The entries are to be written out again with no differences.
(PROVIDED MATERIAL begins)
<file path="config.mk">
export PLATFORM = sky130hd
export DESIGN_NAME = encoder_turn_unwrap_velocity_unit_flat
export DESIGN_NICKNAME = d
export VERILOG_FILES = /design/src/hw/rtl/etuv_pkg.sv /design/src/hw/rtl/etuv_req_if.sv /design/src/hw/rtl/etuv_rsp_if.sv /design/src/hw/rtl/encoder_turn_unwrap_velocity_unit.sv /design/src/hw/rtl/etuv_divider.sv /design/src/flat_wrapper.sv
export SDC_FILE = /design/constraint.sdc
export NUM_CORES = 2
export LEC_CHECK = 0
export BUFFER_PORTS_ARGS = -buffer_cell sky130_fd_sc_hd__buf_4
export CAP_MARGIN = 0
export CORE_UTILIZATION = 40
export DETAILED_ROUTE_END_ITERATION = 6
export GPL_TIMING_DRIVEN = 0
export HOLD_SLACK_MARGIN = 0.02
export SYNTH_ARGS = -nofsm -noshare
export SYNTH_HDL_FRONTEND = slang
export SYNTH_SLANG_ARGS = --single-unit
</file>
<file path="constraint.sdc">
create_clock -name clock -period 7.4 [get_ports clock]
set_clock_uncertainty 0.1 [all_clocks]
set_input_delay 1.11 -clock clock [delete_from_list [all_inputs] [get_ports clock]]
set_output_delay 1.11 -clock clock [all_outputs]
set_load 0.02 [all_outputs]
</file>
(PROVIDED MATERIAL ends)
* EXERCISE RESPONSE
<file path="config.mk">
export PLATFORM = sky130hd
export DESIGN_NAME = encoder_turn_unwrap_velocity_unit_flat
export DESIGN_NICKNAME = d
export VERILOG_FILES = /design/src/hw/rtl/etuv_pkg.sv /design/src/hw/rtl/etuv_req_if.sv /design/src/hw/rtl/etuv_rsp_if.sv /design/src/hw/rtl/encoder_turn_unwrap_velocity_unit.sv /design/src/hw/rtl/etuv_divider.sv /design/src/flat_wrapper.sv
export SDC_FILE = /design/constraint.sdc
export NUM_CORES = 2
export LEC_CHECK = 0
export BUFFER_PORTS_ARGS = -buffer_cell sky130_fd_sc_hd__buf_4
export CAP_MARGIN = 0
export CORE_UTILIZATION = 40
export DETAILED_ROUTE_END_ITERATION = 6
export GPL_TIMING_DRIVEN = 0
export HOLD_SLACK_MARGIN = 0.02
export SYNTH_ARGS = -nofsm -noshare
export SYNTH_HDL_FRONTEND = slang
export SYNTH_SLANG_ARGS = --single-unit
</file>
<file path="constraint.sdc">
create_clock -name clock -period 7.4 [get_ports clock]
set_clock_uncertainty 0.1 [all_clocks]
set_input_delay 1.11 -clock clock [delete_from_list [all_inputs] [get_ports clock]]
set_output_delay 1.11 -clock clock [all_outputs]
set_load 0.02 [all_outputs]
</file>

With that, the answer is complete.